==> config.mk <==
export PLATFORM = sky130hd
export DESIGN_NAME = bsf_host_ctrl
export DESIGN_NICKNAME = d
export VERILOG_FILES = /design/src/bsf_pkg.sv /design/src/bsf_host_ctrl.sv
export VERILOG_INCLUDE_DIRS = /design/src
export SDC_FILE = /design/constraint.sdc
export NUM_CORES = 1
export LEC_CHECK = 0
export ABC_AREA = 0
export BUFFER_PORTS_ARGS = -buffer_cell sky130_fd_sc_hd__buf_2
export CORE_ASPECT_RATIO = 0.9
export CORE_MARGIN = 2
export CORE_UTILIZATION = 40
export DETAILED_ROUTE_END_ITERATION = 6
export PLACE_DENSITY = 0.61
export SETUP_SLACK_MARGIN = 0.1
export SLEW_MARGIN = 20
export SYNTH_ARGS = -nofsm -noshare
export SYNTH_HDL_FRONTEND = slang
export SYNTH_SLANG_ARGS = --single-unit
==> constraint.sdc <==
create_clock -name aclk -period 3.21 [get_ports aclk]
set_input_delay 0.1605 -clock aclk [delete_from_list [all_inputs] [get_ports aclk]]
set_output_delay 0.1605 -clock aclk [all_outputs]
set_load 0.02 [all_outputs]
==> src/bsf_defines.svh <==
`ifndef BSF_DEFINES_SVH
`define BSF_DEFINES_SVH

// ----------------------------------------
// register map (byte addresses)
// ----------------------------------------
`define BSF_REG_CTRL 8'h00
`define BSF_REG_ADDR 8'h04
`define BSF_REG_WDATA 8'h08
`define BSF_REG_STATUS 8'h0C
`define BSF_REG_RDATA 8'h10
`define BSF_CTRL_RST 32'h0000_0000
`define BSF_ADDR_RST 19'h0_0000
`define BSF_WDATA_RST 16'h0000

// ----------------------------------------
// field positions
// ----------------------------------------
`define BSF_CTRL_CMD_LSB 0
`define BSF_CTRL_CMD_MSB 3
`define BSF_CTRL_GO 4
`define BSF_CTRL_BYTE 8
`define BSF_CTRL_STBY 9
`define BSF_CTRL_HWRST 10
`define BSF_STAT_BUSY 0
`define BSF_STAT_BYPASS 1
`define BSF_STAT_READY 2
`define BSF_STAT_POLL 3
`define BSF_TOGGLE_BIT 6

// ----------------------------------------
// timing
// ----------------------------------------
`define BSF_CLK_NS 50
`define BSF_T_ACC_NS 90
`define BSF_T_WP_NS 35
`define BSF_T_RP_NS 500
`define BSF_SYNC_CYC 3
`define BSF_ACC_CYC ((`BSF_T_ACC_NS + `BSF_CLK_NS - 1) / `BSF_CLK_NS)
`define BSF_WP_CYC ((`BSF_T_WP_NS + `BSF_CLK_NS - 1) / `BSF_CLK_NS)
`define BSF_RP_CYC ((`BSF_T_RP_NS + `BSF_CLK_NS - 1) / `BSF_CLK_NS)

// ----------------------------------------
// command cycle codes
// ----------------------------------------
`define BSF_UNLK1_ADDR_W 19'h0_0555
`define BSF_UNLK2_ADDR_W 19'h0_02AA
`define BSF_UNLK1_ADDR_B 19'h0_0AAA
`define BSF_UNLK2_ADDR_B 19'h0_0555
`define BSF_UNLK1_DATA 16'h00AA
`define BSF_UNLK2_DATA 16'h0055
`define BSF_CODE_PROG 16'h00A0
`define BSF_CODE_ERASE 16'h0080
`define BSF_CODE_CHIP 16'h0010
`define BSF_CODE_SECT 16'h0030
`define BSF_CODE_SUSP 16'h00B0
`define BSF_CODE_RESUME 16'h0030
`define BSF_CODE_RESET 16'h00F0
`define BSF_CODE_BYP 16'h0020
`define BSF_CODE_BYPX1 16'h0090
`define BSF_CODE_BYPX2 16'h0000

`endif

==> src/bsf_pkg.sv <==
`default_nettype none
package bsf_pkg;
	typedef enum logic [3:0] {
		BSF_CMD_READ = 4'h0,
		BSF_CMD_PROG = 4'h1,
		BSF_CMD_CHIP = 4'h2,
		BSF_CMD_SECT = 4'h3,
		BSF_CMD_SUSP = 4'h4,
		BSF_CMD_RESUME = 4'h5,
		BSF_CMD_RESET = 4'h6,
		BSF_CMD_BYP_ENTER = 4'h7,
		BSF_CMD_BYP_EXIT = 4'h8
	} bsf_cmd_t;
	typedef enum logic [2:0] {
		BSF_S_IDLE = 3'b000,
		BSF_S_WSET = 3'b001,
		BSF_S_WPUL = 3'b010,
		BSF_S_WREC = 3'b011,
		BSF_S_RSET = 3'b100,
		BSF_S_RCAP = 3'b101,
		BSF_S_RGAP = 3'b110,
		BSF_S_RST = 3'b111
	} bsf_state_t;
	typedef struct packed {
		logic ce_n;
		logic oe_n;
		logic we_n;
		logic rst_n;
		logic byte_n;
		logic [17:0] addr;
		logic [15:0] data_lines_o;
		logic [15:0] data_lines_oe;
	} bsf_pins_t;
	typedef struct packed {
		logic [18:0] addr;
		logic [15:0] data;
	} bsf_cycle_t;
endpackage : bsf_pkg
`default_nettype wire

==> src/bsf_host_ctrl.sv <==
// What this block does
// - never drive data while output enabled
// - commands issued as plain write cycles
// - bypass program takes two writes
// - completion detected by toggle bit polling
// - suspend and resume erase on command
// - standby by holding chip select high
// - width select pin picks byte or word
// - top data line is low address in byte mode
`timescale 1ns/10ps
`default_nettype none
`include "bsf_defines.svh"
module bsf_host_ctrl
	import bsf_pkg::*;
(
	input wire logic aclk,
	input wire logic aresetn,
	input wire logic ce,
	input wire logic [7:0] s_axi_awaddr,
	input wire logic s_axi_awvalid,
	output logic s_axi_awready,
	input wire logic [31:0] s_axi_wdata,
	input wire logic [3:0] s_axi_wstrb,
	input wire logic s_axi_wvalid,
	output logic s_axi_wready,
	output logic [1:0] s_axi_bresp,
	output logic s_axi_bvalid,
	input wire logic s_axi_bready,
	input wire logic [7:0] s_axi_araddr,
	input wire logic s_axi_arvalid,
	output logic s_axi_arready,
	output logic [31:0] s_axi_rdata,
	output logic [1:0] s_axi_rresp,
	output logic s_axi_rvalid,
	input wire logic s_axi_rready,
	output var bsf_pins_t flash_pins,
	input wire logic [15:0] data_lines_i,
	input wire logic ready_busy_n
);
	// ----------------------------------------
	// helpers
	// ----------------------------------------
	function automatic logic mapped(input logic [7:0] a);
		mapped = (a == `BSF_REG_CTRL) || (a == `BSF_REG_ADDR) || (a == `BSF_REG_WDATA) ||
			(a == `BSF_REG_STATUS) || (a == `BSF_REG_RDATA);
	endfunction : mapped

	function automatic logic [31:0] lane_mask(input logic [3:0] strb);
		lane_mask = 32'h0000_0000;
		for (int i = 0; i < 4; i++) begin
			lane_mask[i*8 +: 8] = {8{strb[i]}};
		end
	endfunction : lane_mask

	function automatic logic [2:0] seq_len(input bsf_cmd_t c, input logic byp);
		unique case (c)
			BSF_CMD_READ: seq_len = 3'd0;
			BSF_CMD_PROG: seq_len = byp ? 3'd2 : 3'd4;
			BSF_CMD_CHIP, BSF_CMD_SECT: seq_len = 3'd6;
			BSF_CMD_BYP_ENTER: seq_len = 3'd3;
			BSF_CMD_BYP_EXIT: seq_len = 3'd2;
			default: seq_len = 3'd1;
		endcase
	endfunction : seq_len

	function automatic bsf_cycle_t seq_cycle(input bsf_cmd_t c, input logic [2:0] step,
		input logic byp, input logic bm, input logic [18:0] a, input logic [15:0] d);
		bsf_cycle_t r;
		logic [18:0] u1a;
		logic [18:0] u2a;
		u1a = bm ? `BSF_UNLK1_ADDR_B : `BSF_UNLK1_ADDR_W;
		u2a = bm ? `BSF_UNLK2_ADDR_B : `BSF_UNLK2_ADDR_W;
		r.addr = a;
		r.data = d;
		if (c == BSF_CMD_SUSP) r.data = `BSF_CODE_SUSP;
		else if (c == BSF_CMD_RESUME) r.data = `BSF_CODE_RESUME;
		else if (c == BSF_CMD_RESET) r.data = `BSF_CODE_RESET;
		else if (c == BSF_CMD_BYP_EXIT) r.data = (step == 3'd0) ? `BSF_CODE_BYPX1 : `BSF_CODE_BYPX2;
		else if (c == BSF_CMD_PROG && (byp ? step != 3'd0 : step == 3'd3)) r.data = d;
		else if (c == BSF_CMD_PROG && byp) r.data = `BSF_CODE_PROG;
		else begin
			case (step)
				3'd0, 3'd3: begin
					r.addr = u1a;
					r.data = `BSF_UNLK1_DATA;
				end
				3'd1, 3'd4: begin
					r.addr = u2a;
					r.data = `BSF_UNLK2_DATA;
				end
				3'd2: begin
					r.addr = u1a;
					r.data = (c == BSF_CMD_PROG) ? `BSF_CODE_PROG :
						(c == BSF_CMD_BYP_ENTER) ? `BSF_CODE_BYP : `BSF_CODE_ERASE;
				end
				default: begin
					r.addr = (c == BSF_CMD_CHIP) ? u1a : a;
					r.data = (c == BSF_CMD_CHIP) ? `BSF_CODE_CHIP : `BSF_CODE_SECT;
				end
			endcase
		end
		seq_cycle = r;
	endfunction : seq_cycle

	// byte mode: pins carry a[18:1], top data line carries a[0]
	function automatic bsf_pins_t drive(input bsf_pins_t p, input logic bm,
		input bsf_cycle_t cy, input logic wr);
		bsf_pins_t q;
		q = p;
		q.byte_n = ~bm;
		q.addr = bm ? cy.addr[18:1] : cy.addr[17:0];
		if (bm) begin
			q.data_lines_o = {cy.addr[0], 7'h00, cy.data[7:0]};
			q.data_lines_oe = wr ? 16'h80FF : 16'h8000;
		end else begin
			q.data_lines_o = cy.data;
			q.data_lines_oe = wr ? 16'hFFFF : 16'h0000;
		end
		drive = q;
	endfunction : drive

	// ----------------------------------------
	// bus slave
	// ----------------------------------------
	logic [7:0] awaddr_r;
	logic [31:0] wdata_r;
	logic [3:0] wstrb_r;
	logic [31:0] ctrl_r;
	logic [18:0] addr_r;
	logic [15:0] wdat_r;
	logic [15:0] rd_r;
	logic rb_ready_r;
	bsf_state_t state_r;
	logic poll_r;
	logic bypass_r;
	logic wr_fire;
	logic [31:0] wmask;
	logic go;
	logic hwrst_go;

	assign wr_fire = !s_axi_awready && !s_axi_wready && !s_axi_bvalid;
	assign wmask = lane_mask(wstrb_r) & {32{wr_fire && awaddr_r == `BSF_REG_CTRL}};
	assign go = wmask[`BSF_CTRL_GO] && wdata_r[`BSF_CTRL_GO];
	assign hwrst_go = wmask[`BSF_CTRL_HWRST] && wdata_r[`BSF_CTRL_HWRST];

	always_ff @(posedge aclk) begin
		if (!aresetn) begin
			s_axi_awready <= 1'b1;
			s_axi_wready <= 1'b1;
			s_axi_bvalid <= 1'b0;
			s_axi_bresp <= 2'h0;
			awaddr_r <= 8'h00;
			wdata_r <= 32'h0000_0000;
			wstrb_r <= 4'h0;
		end else if (ce) begin
			if (s_axi_awvalid && s_axi_awready) begin
				awaddr_r <= s_axi_awaddr;
				s_axi_awready <= 1'b0;
			end
			if (s_axi_wvalid && s_axi_wready) begin
				wdata_r <= s_axi_wdata;
				wstrb_r <= s_axi_wstrb;
				s_axi_wready <= 1'b0;
			end
			if (wr_fire) begin
				s_axi_bvalid <= 1'b1;
				s_axi_bresp <= mapped(awaddr_r) ? 2'h0 : 2'h2;
			end
			if (s_axi_bvalid && s_axi_bready) begin
				s_axi_bvalid <= 1'b0;
				s_axi_awready <= 1'b1;
				s_axi_wready <= 1'b1;
			end
		end
	end

	always_ff @(posedge aclk) begin
		if (!aresetn) begin
			ctrl_r <= `BSF_CTRL_RST;
			addr_r <= `BSF_ADDR_RST;
			wdat_r <= `BSF_WDATA_RST;
		end else if (ce && wr_fire) begin
			// go and reset bits are pulses, never stored
			ctrl_r <= ((ctrl_r & ~wmask) | (wdata_r & wmask)) & 32'h0000_030F;
			if (awaddr_r == `BSF_REG_ADDR) begin
				addr_r <= 19'((addr_r & ~lane_mask(wstrb_r)) | (wdata_r & lane_mask(wstrb_r)));
			end
			if (awaddr_r == `BSF_REG_WDATA) begin
				wdat_r <= 16'((wdat_r & ~lane_mask(wstrb_r)) | (wdata_r & lane_mask(wstrb_r)));
			end
		end
	end

	always_ff @(posedge aclk) begin
		if (!aresetn) begin
			s_axi_arready <= 1'b1;
			s_axi_rvalid <= 1'b0;
			s_axi_rdata <= 32'h0000_0000;
			s_axi_rresp <= 2'h0;
		end else if (ce) begin
			if (s_axi_arvalid && s_axi_arready) begin
				s_axi_arready <= 1'b0;
				s_axi_rvalid <= 1'b1;
				s_axi_rresp <= mapped(s_axi_araddr) ? 2'h0 : 2'h2;
				unique case (s_axi_araddr)
					`BSF_REG_CTRL: s_axi_rdata <= ctrl_r;
					`BSF_REG_ADDR: s_axi_rdata <= {13'h0000, addr_r};
					`BSF_REG_WDATA: s_axi_rdata <= {16'h0000, wdat_r};
					`BSF_REG_STATUS: s_axi_rdata <= {28'h000_0000, poll_r, rb_ready_r,
						bypass_r, state_r != BSF_S_IDLE};
					`BSF_REG_RDATA: s_axi_rdata <= {16'h0000, rd_r};
					default: s_axi_rdata <= 32'h0000_0000;
				endcase
			end
			if (s_axi_rvalid && s_axi_rready) begin
				s_axi_rvalid <= 1'b0;
				s_axi_arready <= 1'b1;
			end
		end
	end

	// ----------------------------------------
	// pin input synchronisers
	// ----------------------------------------
	logic [15:0] din_s1, din_s2, din_s3;
	logic rb_s1, rb_s2, rb_s3;

	always_ff @(posedge aclk) begin
		if (!aresetn) begin
			din_s1 <= 16'hFFFF;
			din_s2 <= 16'hFFFF;
			din_s3 <= 16'hFFFF;
			rb_s1 <= 1'b1;
			rb_s2 <= 1'b1;
			rb_s3 <= 1'b1;
			rb_ready_r <= 1'b1;
		end else if (ce) begin
			din_s1 <= data_lines_i;
			din_s2 <= din_s1;
			din_s3 <= din_s2;
			rb_s1 <= ready_busy_n;
			rb_s2 <= rb_s1;
			rb_s3 <= rb_s2;
			if (rb_s2 == rb_s3) rb_ready_r <= rb_s3;
		end
	end

	// ----------------------------------------
	// pin sequencer
	// ----------------------------------------
	bsf_cmd_t cmd_r;
	logic [2:0] step_r;
	logic [3:0] cnt_r;
	logic first_r;
	logic prev_tog_r;
	logic susp_req_r;
	logic bm;
	bsf_cycle_t cyc;

	assign bm = ctrl_r[`BSF_CTRL_BYTE];
	assign cyc = seq_cycle(cmd_r, step_r, bypass_r, bm, addr_r, wdat_r);

	always_ff @(posedge aclk) begin
		if (!aresetn) begin
			state_r <= BSF_S_IDLE;
			cmd_r <= BSF_CMD_READ;
			step_r <= 3'd0;
			cnt_r <= 4'h0;
			poll_r <= 1'b0;
			first_r <= 1'b0;
			prev_tog_r <= 1'b0;
			bypass_r <= 1'b0;
			susp_req_r <= 1'b0;
			rd_r <= 16'hFFFF;
			flash_pins <= '{ce_n: 1'b1, oe_n: 1'b1, we_n: 1'b1, rst_n: 1'b1, byte_n: 1'b1,
				addr: 18'h0_0000, data_lines_o: 16'h0000, data_lines_oe: 16'h0000};
		end else if (ce) begin
			// reset pulse wins in every state
			if (hwrst_go) begin
				state_r <= BSF_S_RST;
				cnt_r <= 4'h0;
				flash_pins.rst_n <= 1'b0;
				flash_pins.ce_n <= 1'b1;
				flash_pins.oe_n <= 1'b1;
				flash_pins.we_n <= 1'b1;
				flash_pins.data_lines_oe <= 16'h0000;
			end else begin
				// suspend may cut into a running poll
				if (go && poll_r && bsf_cmd_t'((ctrl_r[3:0] & ~wmask[3:0]) |
					(wdata_r[3:0] & wmask[3:0])) == BSF_CMD_SUSP) susp_req_r <= 1'b1;
				unique case (state_r)
					BSF_S_IDLE: begin
						flash_pins.ce_n <= ctrl_r[`BSF_CTRL_STBY];
						flash_pins.byte_n <= ~bm;
						// low address line held in byte mode
						flash_pins.data_lines_oe <= bm ? 16'h8000 : 16'h0000;
						if (go) begin
							cmd_r <= bsf_cmd_t'(wdata_r[`BSF_CTRL_CMD_MSB:`BSF_CTRL_CMD_LSB]);
							step_r <= 3'd0;
							cnt_r <= 4'h0;
							state_r <= (wdata_r[3:0] == 4'h0) ? BSF_S_RSET : BSF_S_WSET;
						end
					end
					BSF_S_WSET: begin
						// set address and data with strobe high
						flash_pins <= drive(flash_pins, bm, cyc, 1'b1);
						flash_pins.ce_n <= 1'b0;
						flash_pins.oe_n <= 1'b1;
						state_r <= BSF_S_WPUL;
					end
					BSF_S_WPUL: begin
						flash_pins.we_n <= 1'b0;
						cnt_r <= cnt_r + 4'h1;
						if (cnt_r == 4'(`BSF_WP_CYC)) begin
							flash_pins.we_n <= 1'b1;
							state_r <= BSF_S_WREC;
						end
					end
					BSF_S_WREC: begin
						cnt_r <= 4'h0;
						step_r <= step_r + 3'd1;
						state_r <= BSF_S_WSET;
						if (step_r == seq_len(cmd_r, bypass_r) - 3'd1) begin
							if (cmd_r == BSF_CMD_BYP_ENTER) bypass_r <= 1'b1;
							if (cmd_r == BSF_CMD_BYP_EXIT || cmd_r == BSF_CMD_RESET) bypass_r <= 1'b0;
							// embedded run is awaited by polling
							poll_r <= cmd_r inside {BSF_CMD_PROG, BSF_CMD_CHIP, BSF_CMD_SECT,
								BSF_CMD_SUSP};
							first_r <= 1'b1;
							state_r <= BSF_S_RGAP;
						end
					end
					BSF_S_RSET: begin
						// drop data drive as output enable falls
						flash_pins <= drive(flash_pins, bm, '{addr: addr_r, data: 16'h0000}, 1'b0);
						flash_pins.ce_n <= 1'b0;
						flash_pins.oe_n <= 1'b0;
						cnt_r <= cnt_r + 4'h1;
						if (cnt_r == 4'(`BSF_ACC_CYC + `BSF_SYNC_CYC)) state_r <= BSF_S_RCAP;
					end
					BSF_S_RCAP: begin
						if (din_s2 == din_s3) begin
							// byte mode keeps only low lines
							rd_r <= bm ? {8'h00, din_s3[7:0]} : din_s3;
							// done once toggle bit holds still
							if (poll_r && !first_r && din_s3[`BSF_TOGGLE_BIT] == prev_tog_r) begin
								poll_r <= 1'b0;
							end
							prev_tog_r <= din_s3[`BSF_TOGGLE_BIT];
							first_r <= 1'b0;
							flash_pins.oe_n <= 1'b1;
							state_r <= BSF_S_RGAP;
						end
					end
					BSF_S_RGAP: begin
						// toggle bit only moves between separate reads
						flash_pins.oe_n <= 1'b1;
						flash_pins.data_lines_oe <= bm ? 16'h8000 : 16'h0000;
						cnt_r <= 4'h0;
						if (susp_req_r) begin
							susp_req_r <= 1'b0;
							cmd_r <= BSF_CMD_SUSP;
							step_r <= 3'd0;
							poll_r <= 1'b0;
							state_r <= BSF_S_WSET;
						end else begin
							state_r <= poll_r ? BSF_S_RSET : BSF_S_IDLE;
						end
					end
					BSF_S_RST: begin
						cnt_r <= cnt_r + 4'h1;
						if (cnt_r == 4'(`BSF_RP_CYC)) begin
							flash_pins.rst_n <= 1'b1;
							bypass_r <= 1'b0;
							poll_r <= 1'b0;
							susp_req_r <= 1'b0;
							state_r <= BSF_S_IDLE;
						end
					end
				endcase
			end
		end
	end
endmodule : bsf_host_ctrl
`default_nettype wire

### Yosys cells after proc, flatten, opt, wreduce, memory -nomap -nowiden

Cells that the tools add are included.

| storage, ports and cells | value |
|---|---|
| register bits after elaboration | 254 |
| logic and storage cells | 292 |
| input port bits | 77 |

| operators by class | value |
|---|---|
| add/sub/neg operators | 3 |
| bitwise gates (word level) | 17 |
| mux-type cells | 94 |
| equal/unequal tests | 47 |
| reductions and logical operators | 92 |

Operators with widths:

| operator | number |
|---|---|
| 16-bit two-way mux | 9 |
| 19-bit two-way mux | 7 |
| 35-bit case mux with 3 select lines | 1 |
| 19-bit case mux with 5 select lines | 1 |
| 34-bit case mux with 2 select lines | 1 |
| 32-bit two-way mux | 2 |
| 3-bit two-way mux | 17 |
| 16-bit case mux with 3 select lines | 1 |
| 19-bit bitwise AND | 2 |
| 18-bit two-way mux | 2 |
| 8-bit by 4-bit == test with 1-bit output, second input constant | 4 |
| 2-bit AND reduction | 15 |
| 1-bit two-way mux | 29 |
| 4-bit by 3-bit == test with 1-bit output, second input constant | 6 |
| 8-bit two-way mux | 3 |
| 3-bit case mux with 8 select lines | 1 |
| 2-bit nonzero test | 11 |
| 10-bit bitwise AND | 2 |
| 4-bit two-way mux | 5 |
| 4-bit nonzero test | 5 |
| 19-bit inverter | 1 |
| 19-bit OR | 1 |
| 3-bit != test, second input constant | 6 |
| 1-bit logical AND | 17 |
| 48 further kinds | 104 |

### Longest topological paths before layout

Gate-level depths: netlist (run 1).

| logic depth | value |
|---|---|
| word-level depth | 14 |
| depth in mapped cells | 12 |
| depth with buffers taken out | 11 |

### Least setup slack after synthesis (run 1)

No wires, ideal clock.

| timing | value |
|---|---|
| path type | reg-to-reg |
| start point | register cmd_r[1] |
| end point | register state_r[0] |
| setup time | 0.130 ns |
| stages on the path, launching flop included | 13 |
| setup slack | 0.732 ns |
| arrival | 2.348 ns |
| path through | dfxtp_1 > buf_4 > clkbuf_1 > o21ai_0 > a21oi_1 > nor2_1 > ha_1 > xnor2_1 > nor2b_1 > mux2i_1 > or2_1 > a2111oi_0 > nor3_1 |

| between the ends | value |
|---|---|
| longest elaborated chain between the ends | 12 |

RTL lines:

| what | RTL line | text |
|---|---|---|
| from (decl) | bsf_host_ctrl.sv:251 | `bsf_cmd_t cmd_r;` |
| from (signal assigned) | bsf_host_ctrl.sv:298 | `` cmd_r <= bsf_cmd_t'(wdata_r[`BSF_CTRL_CMD_MSB:`BSF_CTRL_CMD_LSB]); `` |
| 4-bit by 2-bit == test with 1-bit output | bsf_host_ctrl.sv:56 | `unique case (c)` |
| 2-bit OR reduction | bsf_host_ctrl.sv:56 |  |
| 3-bit case mux with 5 select lines (*) | bsf_host_ctrl.sv:56 |  |
| 3-bit two-way mux (*) | bsf_host_ctrl.sv:291 | `unique case (state_r)` |
| 3-bit two-way mux (*) | bsf_host_ctrl.sv:279 | `if (hwrst_go) begin` |
| 3-bit two-way mux (*) | bsf_host_ctrl.sv:277 | `end else if (ce) begin` |
| 3-bit two-way mux (*) | bsf_host_ctrl.sv:264 | `if (!aresetn) begin` |
| 3-bit by 1-bit subtractor with 3-bit output (*) | bsf_host_ctrl.sv:323 | `if (step_r == seq_len(cmd_r, bypass_r) - 3'd1) begin` |
| 3-bit == test (*) | bsf_host_ctrl.sv:323 |  |
| 3-bit two-way mux (*) | bsf_host_ctrl.sv:323 |  |
| 3-bit case mux with 8 select lines (*) | bsf_host_ctrl.sv:291 |  |
| 3-bit two-way mux (*) | bsf_host_ctrl.sv:279 |  |
| to (signal assigned) | bsf_host_ctrl.sv:301 | `state_r <= (wdata_r[3:0] == 4'h0) ? BSF_S_RSET : BSF_S_WSET;` |
| to (signal assigned) | bsf_host_ctrl.sv:367 | `state_r <= poll_r ? BSF_S_RSET : BSF_S_IDLE;` |
| to (decl) | bsf_host_ctrl.sv:133 | `bsf_state_t state_r;` |

Every way passes the cells marked *; elsewhere a longest branch is shown, timed or not. The select of a mux whose other input is x is not followed.
A chain may end at the register's enable or synchronous reset.

### Worst setup path after layout (run 1)

| timing | value |
|---|---|
| start point | register cmd_r[0] |
| end point | register state_r[0] |

The elaborated chain is that of the path after synthesis.

==> results of run 1 <==
-- routing by layer --
metal	track usage [%]	up-vias	wire (um)
li1	-	4461	-
met1	28.15	4269	13600
met2	33.09	275	13330
met3	3.002	53	1436
met4	5.675	2	775
met5	0	-	13
-- logic make-up after synthesis --
family	share of synthesized area [%]
AND/OR/NAND/NOR	19.55
multiplexers	10.05
other	0.03552
adder cells (fa/ha/maj)	1.066
flip-flops	42.85
buffers and inverters	6.434
AO/OA/AOI/OAI	17.86
XOR/XNOR	2.157
-- stage by stage --
step | setup WS [ps] | utilization [%] | cells
after floorplan | 731.5 | - | 1208
after global placement | 503.8 | 43.64 | 1612
after detailed placement | 432.4 | 43.64 | 1612
after CTS | 421.4 | 49.49 | 1712
after global routing | 150.3 | 49.49 | 1712
final | 386.2 | 49.49 | 1712
-- worst min path at each step --
stage | cells after the start | from | endpoint
2_1_floorplan | 2 | data_lines_i[0] | din_s1[0]
3_3_place_gp | 3 | data_lines_i[1] | din_s1[1]
3_5_place_dp | 3 | data_lines_i[5] | din_s1[5]
4_1_cts | 4 | ce | s_axi_rvalid
5_1_grt | 4 | ce | s_axi_rvalid
6_report | 4 | ce | s_axi_rvalid
-- power groups by stage --
stage | sequential (W) | clock (W) | combinational (W)
finish | 0.00310 | 0.00329 | 0.00119
detailed placement | 0.00316 | 0 | 0.00114
global placement | 0.00316 | 0 | 0.00113
global route | 0.00312 | 0.00344 | 0.00130
CTS | 0.00310 | 0.00334 | 0.00119
floorplan | 0.00315 | 0 | 0.000839
-- Yosys cell counts (all sizes together) (6+ instances only) --
cell type / number
a21boi: 51
and3: 6
nand2: 233
o211ai: 16
o311ai: 12
mux2: 8
xnor2: 24
a21oi: 37
and2: 10
ha: 9
nor3: 15
inv: 26
o21a: 6
nor2: 42
clkbuf: 46
a21o: 10
mux2i: 97
o31ai: 6
nand3: 28
nand4: 8
dfxtp: 226
o21ai: 48
a22oi: 19
a222oi: 11
nor2b: 53
buf: 62
a31oi: 8
-- final cells by class --
| type | instances | area (um^2) | area share (%) |
|---|---|---|---|
| clock inverters | 11 | 247.7 | 1.926 |
| inverters | 26 | 97.59 | 0.7587 |
| flip-flops and latches | 226 | 4524 | 35.17 |
| multi-input cells | 848 | 5408 | 42.04 |
| clock buffers | 32 | 701.9 | 5.457 |
| well taps | 348 | 435.4 | 3.385 |
| repair buffers | 221 | 1449 | 11.26 |
-- worst max-delay path: cells and delay by family, from the launching register on --
family,cells,cell delay [ps]
and+or+nand+nor,5,1170
AOI/OAI and AO/OA,1,500
adders and majority gates,1,330
DFF,1,450
xor gates and xnor gates,1,140
muxes,1,90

+-------+

● **Action item**:
Across the material above, count every line holding "start" and write down only the number.

● **Output of the task**:
3